Então, este é o meu mural de fotos, esta é a minha história de vida, e as pessoas que sempre estiveram presentes são unicamente estas: tias Dione e Selma, vó Lúcia e Pedro. Minha mãe e meu pai não estão marcando presença também, porque, basicamente, eles me abandonaram quando eu ainda era uma criança. E não sei o motivo até hoje. Tudo que sei é que meu pai nos deixou antes mesmo que eu nascesse, e um ano após me dar a luz, minha mãe viajou e estabeleceu moradia permanente em alguma parte na região Sul do país, me largando aos cuidados de vovó e minhas tias, suas irmãs mais velhas. Não tenho notícias de ambos há mais de dezessete anos.
Ouço batidas na porta. Rapidamente me recomponho e vou ver quem é, passando da tristeza à raiva por estar sendo incomodado em meu próprio quarto: fala sério, inferno, não posso ter um pingo de paz nesse lugar? Não posso nem sofrer com o mínimo de sossego?
— O que foi? — pergunto, irado, enquanto abro a porta, sem nem ao menos ver quem está por trás dela.
— Suas tias já estão fazendo o almoço, e vim perguntar se tu quer que a gente prepare alguma coisa especial — vovó Lúcia pergunta, se encolhendo de medo ao ouvir meu tom de voz agressivo e hostil. Instantaneamente sinto vontade de dar murros fortes na minha cara até tirar sangue! Minha avó está sempre toda preocupada comigo e me enchendo de mimos quando pode e quando não pode, e é assim que eu a trato. Ela é a última pessoa do mundo que merece ser tratada com grosseria.
Dou um suspiro e mudo meu tom de voz, falando com toda a gentileza que consigo reunir.
— Não, vó, quero nada não. Qualquer coisa que vocês fizerem pra mim tá ótimo.
— Arre égua, deixe de marmota, menino! Tu tem um buraco nesse bucho, que eu sei! Deixe de presepada e diga logo o que tu vai querer comer.

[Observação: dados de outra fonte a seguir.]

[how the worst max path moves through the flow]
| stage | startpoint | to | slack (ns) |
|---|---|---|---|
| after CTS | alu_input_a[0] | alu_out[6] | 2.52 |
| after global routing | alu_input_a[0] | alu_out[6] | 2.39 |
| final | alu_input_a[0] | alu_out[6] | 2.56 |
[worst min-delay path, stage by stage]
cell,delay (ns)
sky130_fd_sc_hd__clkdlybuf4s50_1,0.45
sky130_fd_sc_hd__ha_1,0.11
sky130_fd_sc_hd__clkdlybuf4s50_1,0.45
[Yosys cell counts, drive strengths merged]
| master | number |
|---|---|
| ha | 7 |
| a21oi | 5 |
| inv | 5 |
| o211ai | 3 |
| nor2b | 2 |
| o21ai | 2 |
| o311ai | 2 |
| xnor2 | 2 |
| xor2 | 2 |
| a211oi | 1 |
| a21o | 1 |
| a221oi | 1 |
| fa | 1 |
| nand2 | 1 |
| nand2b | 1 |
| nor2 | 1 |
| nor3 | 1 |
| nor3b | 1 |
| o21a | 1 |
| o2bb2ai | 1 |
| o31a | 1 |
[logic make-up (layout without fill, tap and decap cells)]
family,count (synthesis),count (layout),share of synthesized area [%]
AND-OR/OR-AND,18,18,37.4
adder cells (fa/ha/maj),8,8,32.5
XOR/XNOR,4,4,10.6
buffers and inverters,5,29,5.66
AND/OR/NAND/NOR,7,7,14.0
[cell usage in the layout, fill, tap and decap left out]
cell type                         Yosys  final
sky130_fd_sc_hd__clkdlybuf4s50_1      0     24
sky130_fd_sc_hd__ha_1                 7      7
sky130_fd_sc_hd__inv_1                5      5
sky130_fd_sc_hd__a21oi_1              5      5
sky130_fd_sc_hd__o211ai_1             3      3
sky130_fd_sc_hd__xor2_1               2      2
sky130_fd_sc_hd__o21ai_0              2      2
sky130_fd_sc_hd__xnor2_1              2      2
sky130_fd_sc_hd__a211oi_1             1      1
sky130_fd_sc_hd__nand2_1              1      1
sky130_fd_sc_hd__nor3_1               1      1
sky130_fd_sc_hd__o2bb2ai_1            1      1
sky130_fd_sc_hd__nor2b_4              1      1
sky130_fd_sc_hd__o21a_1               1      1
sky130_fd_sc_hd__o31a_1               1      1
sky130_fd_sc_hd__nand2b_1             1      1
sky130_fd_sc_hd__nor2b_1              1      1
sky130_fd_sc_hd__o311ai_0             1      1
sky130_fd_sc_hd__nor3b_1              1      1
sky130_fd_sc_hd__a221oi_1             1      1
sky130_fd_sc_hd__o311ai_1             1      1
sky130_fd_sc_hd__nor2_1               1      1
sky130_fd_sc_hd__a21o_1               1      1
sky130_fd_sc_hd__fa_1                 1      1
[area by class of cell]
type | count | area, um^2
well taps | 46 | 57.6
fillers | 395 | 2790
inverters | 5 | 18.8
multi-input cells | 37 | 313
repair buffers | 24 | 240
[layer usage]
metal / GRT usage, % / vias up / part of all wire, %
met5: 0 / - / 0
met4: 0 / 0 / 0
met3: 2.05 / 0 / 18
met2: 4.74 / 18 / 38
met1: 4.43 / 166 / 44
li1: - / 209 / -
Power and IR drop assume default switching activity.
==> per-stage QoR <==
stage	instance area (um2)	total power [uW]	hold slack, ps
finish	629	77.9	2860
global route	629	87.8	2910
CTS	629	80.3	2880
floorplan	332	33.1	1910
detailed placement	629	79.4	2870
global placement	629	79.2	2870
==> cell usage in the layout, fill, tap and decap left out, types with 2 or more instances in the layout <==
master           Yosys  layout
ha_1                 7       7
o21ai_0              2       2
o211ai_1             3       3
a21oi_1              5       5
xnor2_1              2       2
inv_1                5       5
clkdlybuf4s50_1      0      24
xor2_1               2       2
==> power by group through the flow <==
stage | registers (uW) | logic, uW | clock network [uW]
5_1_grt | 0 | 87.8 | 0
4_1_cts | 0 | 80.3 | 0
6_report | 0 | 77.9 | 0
[config.mk]
export PLATFORM = sky130hd
export DESIGN_NAME = alu_src_b
export DESIGN_NICKNAME = alu_src_b
export VERILOG_FILES = /design/flow/design.v
export SDC_FILE = /design/flow/constraint.sdc
export NUM_CORES = 4
export LEC_CHECK = 1
export CORE_AREA = 10 10 73 73
export DIE_AREA = 0 0 83 83
[constraint.sdc]
current_design alu_src_b

set clk_period 4.0
set clk_io_pct 0.2

create_clock -name clk0 -period $clk_period

set non_clock_inputs [all_inputs -no_clocks]
set_input_delay [expr $clk_period * $clk_io_pct] -clock clk0 $non_clock_inputs
set_output_delay [expr $clk_period * $clk_io_pct] -clock clk0 [all_outputs]
[design.v]
module alu_src_b (
    input   wire    [1:0]   ALUSrcB,
    input   wire    [31:0]  B_out,
    input   wire    [31:0]  Shift_left_16_out,
    input   wire    [31:0]  Shif_left_mult_4_out,
    output  wire    [31:0]  ALUSrcB_out
);
    wire [31:0] aux1;
    wire [31:0] aux2;
    assign aux1 = (ALUSrcB[0]) ? 32'd4 : B_out;
    assign aux2 = (ALUSrcB[0]) ? Shif_left_mult_4_out : Shift_left_16_out;
    assign ALUSrcB_out = (ALUSrcB[1]) ? aux2 : aux1;
endmodule
[run.sh]
#!/bin/bash
# OpenROAD 26Q1-2900-gdf79404cd8, Yosys 0.63+post, stock flow scripts
make -C /OpenROAD-flow-scripts/flow DESIGN_CONFIG=/design/flow/config.mk WORK_HOME=/design/flow/orfs finish
==> results.toml <==
# flow metrics
[sta]
rsz0062_at_grt = "no"
finalHoldViolations = 0
worstMarginPinSlew_ps = 426
relSlewSlack = 0.716
fin_crit_sh = 0.794
fmax_mhz = 315
final.min_clock_period_ps = 3180
worst_slack_ps = 822
finalSetupViolations = 0
fin_setup_tns_ps = 0
drv_slew = 0

[global_route]
grt_pass1_wl_mm = 6.96
antenna_found_initial = 0
grt_max_degree = 33
grt-ovfl-total = 0
grt_pass1_vias = 1193
track_usage = 0.121

[finish]
area_delta_synth_final_pct = 161
fin_util = 0.551
combGateArea_um2 = 679
drive_gt1_frac = 0.0854
seq_area_um2 = 0
fill_cells = 325
clock_buffers = 0
instances_no_fill = 247
seq_cells = 0

[placement]
place_inst = 247
place_ws_ps = 817
gp_congestion = 0.794
port_buffers = 130
dpl.hpwl_mm = 3.95

[detailed_routing]
wl_mm = 4.50
routedWlPerCell_um = 18.2
vias_per_cell = 4.47
drc = 0
ant_nets = 0
dr.pass1.iters = 2
diodes = 0
vias = 1105
drt_iter0_markers = 20

[yosys]
simple_gate_area_frac = 0.0111
netlist_instances = 78
yosysWarnings = 0
ys_seq_frac = 0
synth_chip_area_um2 = 791
aoi_share = 0.441
top_cells_by_area = "mux2i_1 (39%), o2bb2ai_1 (23%), o2bb2ai_2 (19%)"
ys_sh_adder = 0
largest_area_cell = "mux2i_1"
ys_sh_xor = 0
synth_cell_type_count = 10
topCombFamilyByArea = "AND-OR/OR-AND gates"
ys_sh_mux = 0.407
avgSynthCellArea_um2 = 10.1
yosys.cell_count.top_type = "mux2i_1"
ys_cells = 78
top_cells_by_count = "mux2i_1 (31), o2bb2ai_1 (21), o2bb2ai_2 (10)"
syn_area_um2 = 791
top_cell_area_share = 0.392

[critical_path]
path_class = "input port to output pin"
crit_path_max_incr_delay_ps = 510
start_kind = "input port"
crit_chain = "clkdlybuf4s50_1 -> and2_4 -> o2bb2ai_1 -> clkdlybuf4s50_1"
cp-end-kind = "output pin"
cp_common_cell = "clkdlybuf4s50_1"
critPathSlowestCell = "clkdlybuf4s50_1"
crit_arrival_ps = 2380
crit_path_max_fanout = 32
required_ps = 3200

[clock_tree]
hold_buffers = 0
post_cts_buffers = 0
cts_resized = 0

[power]
ir_worst_vdd_mv = 0.0512
power.density_nw_per_um2 = 104
total_power_uw = 214
power.leakage_nw = 0.788

[floorplanning]
fp-row-count = 22
design.core.area_um2 = 3740
io_pins = 130
die_w_um = 83
fp_util = 0.211
chip_area_um2 = 6890
die_h_um = 83

[job]
tool_warnings = 33
cap_violations = 0

[status]
status = "finished, final reports clean"

[hold_path]
hold_class = "input port to output pin"
==> flow/design.v <==
`timescale 1ns / 1ps
module fp_truncate#(
        parameter int unsigned iibits = 24,
        parameter int unsigned ifbits = 40,
        parameter int unsigned oibits = 12,
        parameter int unsigned ofbits = 20,
        parameter bit signed_values = 1)(
        input logic [iibits+ifbits-1:0] ivalue,
        output logic [oibits+ofbits-1:0] ovalue,
        output logic saturated
    );
    localparam logic [oibits+ofbits-1:0] unsigned_sat_value = {oibits+ofbits{1'b1}};
    localparam logic [oibits+ofbits-1:0] signed_sat_negative = { 1'b1, {oibits+ofbits-1{1'b0}}};
    logic [iibits+ofbits-1:0] rounded_down;
    logic [oibits+ofbits-1:0] truncated;
    always_comb begin
        if (signed_values) begin
            rounded_down = $signed(ivalue) >>> (ifbits - ofbits);
        end else begin
            rounded_down = $unsigned(ivalue) >>> (ifbits - ofbits);
        end
        truncated = rounded_down[oibits+ofbits-1:0];
        ovalue = truncated;
        if (signed_values) begin
            if ($signed(truncated) != $signed(rounded_down)) begin
                ovalue = $signed(ivalue) < 0 ? signed_sat_negative : -signed_sat_negative;
                saturated = 1;
            end else begin
                saturated = 0;
            end
        end else begin
            if ($unsigned(truncated) != $unsigned(rounded_down)) begin
                ovalue = unsigned_sat_value;
                saturated = 1;
            end else begin
                saturated = 0;
            end
        end
    end
endmodule : fp_truncate
==> flow/run.sh <==
#!/bin/bash
# OpenROAD 26Q1-2900-gdf79404cd8, Yosys 0.63+post, stock flow scripts
make -C /OpenROAD-flow-scripts/flow DESIGN_CONFIG=/design/flow/config.mk WORK_HOME=/design/flow/orfs finish
==> flow/config.mk <==
export PLATFORM = sky130hd
export DESIGN_NAME = fp_truncate
export DESIGN_NICKNAME = fp_truncate
export VERILOG_FILES = /design/flow/design.v
export SDC_FILE = /design/flow/constraint.sdc
export NUM_CORES = 4
export LEC_CHECK = 1
export CORE_AREA = 10 10 70 70
export DIE_AREA = 0 0 80 80
==> flow/constraint.sdc <==
current_design fp_truncate

set clk_period 2.3
set clk_io_pct 0.2

create_clock -name clk0 -period $clk_period

set non_clock_inputs [all_inputs -no_clocks]
set_input_delay [expr $clk_period * $clk_io_pct] -clock clk0 $non_clock_inputs
set_output_delay [expr $clk_period * $clk_io_pct] -clock clk0 [all_outputs]
==> notes.md <==
Summary of implementation figures.

Final layout
Per the final layout report, the fraction of cells sized above drive strength 1 comes to 0.555. The area added between synthesis and finish is 138%. Across the whole layout, storage elements account for 0 um2.

Sequential cells placed in the final layout were counted as 0. The tally of clock buffers in the finished layout is 0.

Placement
The global placer's final weighted congestion is 0.725. The number of port buffers is 77. The worst slack at placement is -0.677 ns. The half-perimeter wire length of the detailed placement result is around 2.3 mm.

Drt
The antenna diode instance count is 0. The iteration count recorded for the first detailed-route pass is 3. The detailed-route wire length per cell is between 10 and 15 um. Dividing the detail-routed via count by the number of cells gives 4.16. After detailed routing, the total wire length is around 3 mm. The remaining design rule violation count is 0. The detailed router's first-iteration violation count is 14. Per the post-route antenna check, the number of violating nets is 0.

The number of vias in the routed layout is about 900.

Floorplanning
The die span in y is ~80 um. The placeable core region is around 3400 um2. The I/O pin count is 97. The overall die area is 6400 um2.

The floorplan-stage core utilization is 0.190. According to the floorplan report, the die width is 80 um. The row count is 21.

Worst hold path
The path category of the worst min-delay check is input pin to output pin. The hold-critical path depth is 5.

Yosys
Post-synthesis, Yosys gives the total cell area as 649 um2. The main area contributors are a211oi_2 56%, inv_1 18%, buf_6 6.9%. The average size of a mapped cell is 7.64 um2. The yosys synthesis warning count is 1. Synthesis produced approximately 85 cells. By area, the combinational part of the netlist is dominated by AND-OR/OR-AND gates. The cell-mix breakdown from Yosys lists the XOR/XNOR area share as 0.

The number of cell instances after yosys synthesis is 85. In this run the cell area of the synthesized design comes to between 600 and 700 um2. The fraction of synthesized cell area taken by the top area cell type is 0.559. The mux contribution to synthesized area is 0.0154.

The post-synthesis compound-gate area fraction is 0.593. Of all cell types, the one taking the most synthesized area is a211oi_2. The post-synthesis sequential area ratio is 0. The count of unique library cells instantiated by Yosys is 16. The post-synthesis adder-cell area fraction is 0. Of the total synthesized cell area, the portion taken by AND, OR, NAND and NOR gates is 0.0963.

Power
The reported leakage power is between 0.7 and 0.8 nW. For this design the total switching power over the nets is a little over 0.00004 W. The script computed the net switching share of total power as 0.339. The worst ir drop on vdd is 0.0410 mV. The sequential group share of total power is 0.

Of the total power, the clock network draws 0. The power density over the cells is 76.8 nW/um2. The cell-internal power is 0.0000783 W. The share of total power dissipated in combinational logic is 1.000.

Clocking
The report puts the hold buffer count at CTS at 0.

Critical path
Traced cell by cell, the critical path runs through buf_2 -> nand4_1 -> or3_4 -> buf_6 -> buf_4 -> buf_4 -> a211oi_2 -> buf_2. The total stage count of the critical path is 8. The endpoint class of the critical path is an output pin. According to the timing report, the arrival time at the worst endpoint equals 1.79 ns.

The highest cell delay on the worst timing path is 0.42 ns. Of all nets on the critical path, the largest fanout is 8. Looking at the critical path, the single cell with the biggest stage delay is or3_4.

The critical path class is input pin to output pin. The data required time reported for the critical path is about 1.8 ns. The category of cells accounting for the largest share of critical-path delay is buffers and inverters. The critical path launch point type is an input pin. Together, buffers and inverters on the worst path number 5.

Global routing
The global routing report lists combined usage of all routing layers as 0.0873. The via count of the first global-routing pass is 967. Entering global routing, the biggest net connects 17 pins. The first-pass GRT wire length is 4.77 mm. The total overflow left after global routing is 0. The initial antenna violation count is 0.

STA
Setup violations remaining at the end of the flow were counted as 0. The worst max-slew margin expressed relative to the limit is 0.829. The maximum frequency from static timing analysis is around 0.44 GHz. Dividing the final minimum period by the clock period gives 0.980. The max-slew violation total from the final report is 0.

For the finished layout, the period the worst path requires is between 2 and 2.5 ns. The critical path in the final layout is reported with a setup slack of around 0.046 ns. The setup TNS is 0 ns. The transition time at the pin with the least slew margin is about 0.25 ns. Counting endpoints that fail hold in the final report gives 0. Setup repair after global routing left no endpoint under its margin.

Run
The max-cap violation count is 0. Summing over the stages, the warning tally comes to between 50 and 60.

Status
The flow ran to the end, and the final reports show no timing, DRC or antenna violations.
**./design.v**
```verilog
`timescale 1ns / 1ps
module adder_in_chain#(
    parameter int unsigned width = 16)(
    input logic [width-1:0] lhs,
    input logic [width-1:0] rhs,
    input logic icarry,
    output logic [width-1:0] res,
    output logic ocarry
    );
    always_comb begin
        {ocarry, res} <= lhs + rhs + icarry;
    end
endmodule : adder_in_chain
```
**./run.sh**
```bash
#!/bin/bash
# OpenROAD 26Q1-2900-gdf79404cd8, Yosys 0.63+post, stock flow scripts
make -C /OpenROAD-flow-scripts/flow DESIGN_CONFIG=/design/flow/config.mk WORK_HOME=/design/flow/orfs finish
```
**./config.mk**
```make
export PLATFORM = sky130hd
export DESIGN_NAME = adder_in_chain
export DESIGN_NICKNAME = adder_in_chain
export VERILOG_FILES = /design/flow/design.v
export SDC_FILE = /design/flow/constraint.sdc
export NUM_CORES = 4
export LEC_CHECK = 1
export CORE_AREA = 10 10 80 80
export DIE_AREA = 0 0 90 90
```
**./constraint.sdc**
```tcl
current_design adder_in_chain

set clk_period 7.1
set clk_io_pct 0.2

create_clock -name clk0 -period $clk_period

set non_clock_inputs [all_inputs -no_clocks]
set_input_delay [expr $clk_period * $clk_io_pct] -clock clk0 $non_clock_inputs
set_output_delay [expr $clk_period * $clk_io_pct] -clock clk0 [all_outputs]
```
==> deck_impl_summary.md <==
Flow Results at a Glance

Layout
  – Sequential cells: 0
  – FF/Latch Area: 0 um^2
  – Most numerous logic cells after layout: clkdlybuf4s50_1 (50), ha_1 (15), a21oi_1 (9), xnor2_1 (9), xor2_1 (5)
  – # clk buffers: 0
  – Most used logic cell in the final layout: clkdlybuf4s50_1
  – Share of layout cells above drive strength 1: 0.0791
  – Synthesis-to-finish area growth: 79.7%

Detailed routing
  – Routed Antenna Nets: 0
  – DR vias/cell: between 3 and 4
  – Ant diodes: 0
  – Wire length per cell: between 10 and 15 um
  – Initial DRC Count: 13
  – DRC Markers: 0
  – Drt first pass iters: 2
  – Via count: around 790
  – Routed WL: 2310 um

Worst setup path
  – Largest stage delay, worst path: 500 ps
  – CP max FO: 2
  – Crit. Startpoint: lhs[0]
  – Worst EP arrival: approximately 4400 ps
  – Critical path endpoint category: output pin
  – WP data required: between 5000 and 6000 ps
  – Crit-path cells: clkdlybuf4s50_1 > fa_1 > fa_1 > a21oi_2 > o21ai_2 > a2111oi_2 > o31ai_1 > a21oi_1 > xnor2_1 > clkdlybuf4s50_1
  – CP delay by family, top: AND-OR/OR-AND gates
  – Setup CP Type: input port to output pin
  – CP Buf/Inv Count: 2
  – Startpoint Class: input port
  – Slowest stage cell, crit path: clkdlybuf4s50_1

Synth
  – Ys cells: 89
  – Main logic family: AND-OR/OR-AND gates
  – Yosys adder share: 0.311
  – Mapped Area: roughly 730 um^2
  – Post-Syn Instances: slightly below 90
  – Register share after synthesis: 0
  – Ao+oa area frac: 0.391
  – Yosys warnings: 1
  – Yosys chip area: around 730 um^2
  – MUX share of area: 0
  – XOR/XNOR Fraction of Synth Area: 0.167
  – Basic Gates by Area: 0.111
  – Syn Area/Cell: between 8 and 9 um^2
  – Netlist cell types: 31

Pwr
  – Clock power share: 0
  – Combinational Power Share: 1.000
  – P_int: roughly 0.08 mW
  – Sequential share of power: 0
  – Sw Share: 0.353
  – Psw: ~0.044 mW
  – Power density over the cells: 94.1 nW/um^2
  – VDD IR max: ~0.04 mV
  – Leak Pwr: roughly 0.53 nW

Timing
  – Setup_tns: 0 ps
  – Slack of the critical path: between 1000 and 1500 ps
  – Fin crit share: 0.816
  – Final slew viol count: 0
  – Final Hold Violation Tally: 0
  – Tightest Pin Transition: 334 ps
  – Min Clock Period, post-route: 5800 ps
  – Slew Limit Headroom: 0.775
  – Final number of setup-violating endpoints: 0
  – Max frequency: 173 MHz
  – RSZ-0062 raised after global routing: false

Die
  – Site Rows: 25
  – FP Util: 0.155
  – Ports: 50
  – Die Y: roughly 90 um
  – Die width: ~90 um
  – Die area: approximately 8100 um^2
  – Area of the core: 4720 um^2

Global route
  – Vias in the first global route: approximately 830
  – First-pass GRT wire length: ~3800 um
  – Total congestion overflow: 0
  – Total Routing Usage GR: 0.0539
  – Initial antenna violation count: 0
  – Largest net degree at the start of global routing: 7

Hold path
  – Hold EP: res[15]
  – Worst Hold Launch: rhs[15]
  – Worst min-delay path category: input port to output pin
  – Hold Path Depth: 4

Status
  – Status: completed

Clock tree
  – Hold Buf Count CTS: 0
  – Post-cts sizing count: 0
  – Post-CTS setup buffers: 0

Placed design
  – Pre-CTS setup slack: between 1000 and 1500 ps
  – Post-DP HPWL: 2130 um
  – PortBufs: ~50
  – RD Place Congestion: ~0.73

Job
  – Max-Cap Viols: 0
  – Stage-log warning count: 32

Começo a rir diante de seu alvoroço, achando graça do jeito exagerado que ela sempre se preocupa com meu bem–estar.
— Deixe de relinchar aí e me responda logo — vovó me pressiona. — Cuide, se avexe.
— Ave Maria, meu Deus!
Ela me dá um tapa leve no braço.
— Mateus, Mateus! Tu sabe que num deve usar o nome de Deus em vão! — Vó Lúcia repreende. Ela é extremamente religiosa e paranóica com essas coisas.
Apenas reviro os olhos e murmuro tá, tá, tá.
Vou querer um purêzinho de batata com carne de sol, pode ser? — respondo quando ela me questiona novamente sobre o que vou querer comer no almoço.
— Pode, cabritinho, pode sim — ela diz, afobada, e começa a descer as escadas em direção à cozinha, onde sinto o aroma da comida e onde tenho certeza que minhas tias estão conversando aos sussuros novamente.
Fecho a porta do quarto atrás de mim de novo, cheio de remorso por ter descontado minha frustração em cima de vovó, e vou para a cama, na intenção de tirar um cochilo até dar a hora do almoço.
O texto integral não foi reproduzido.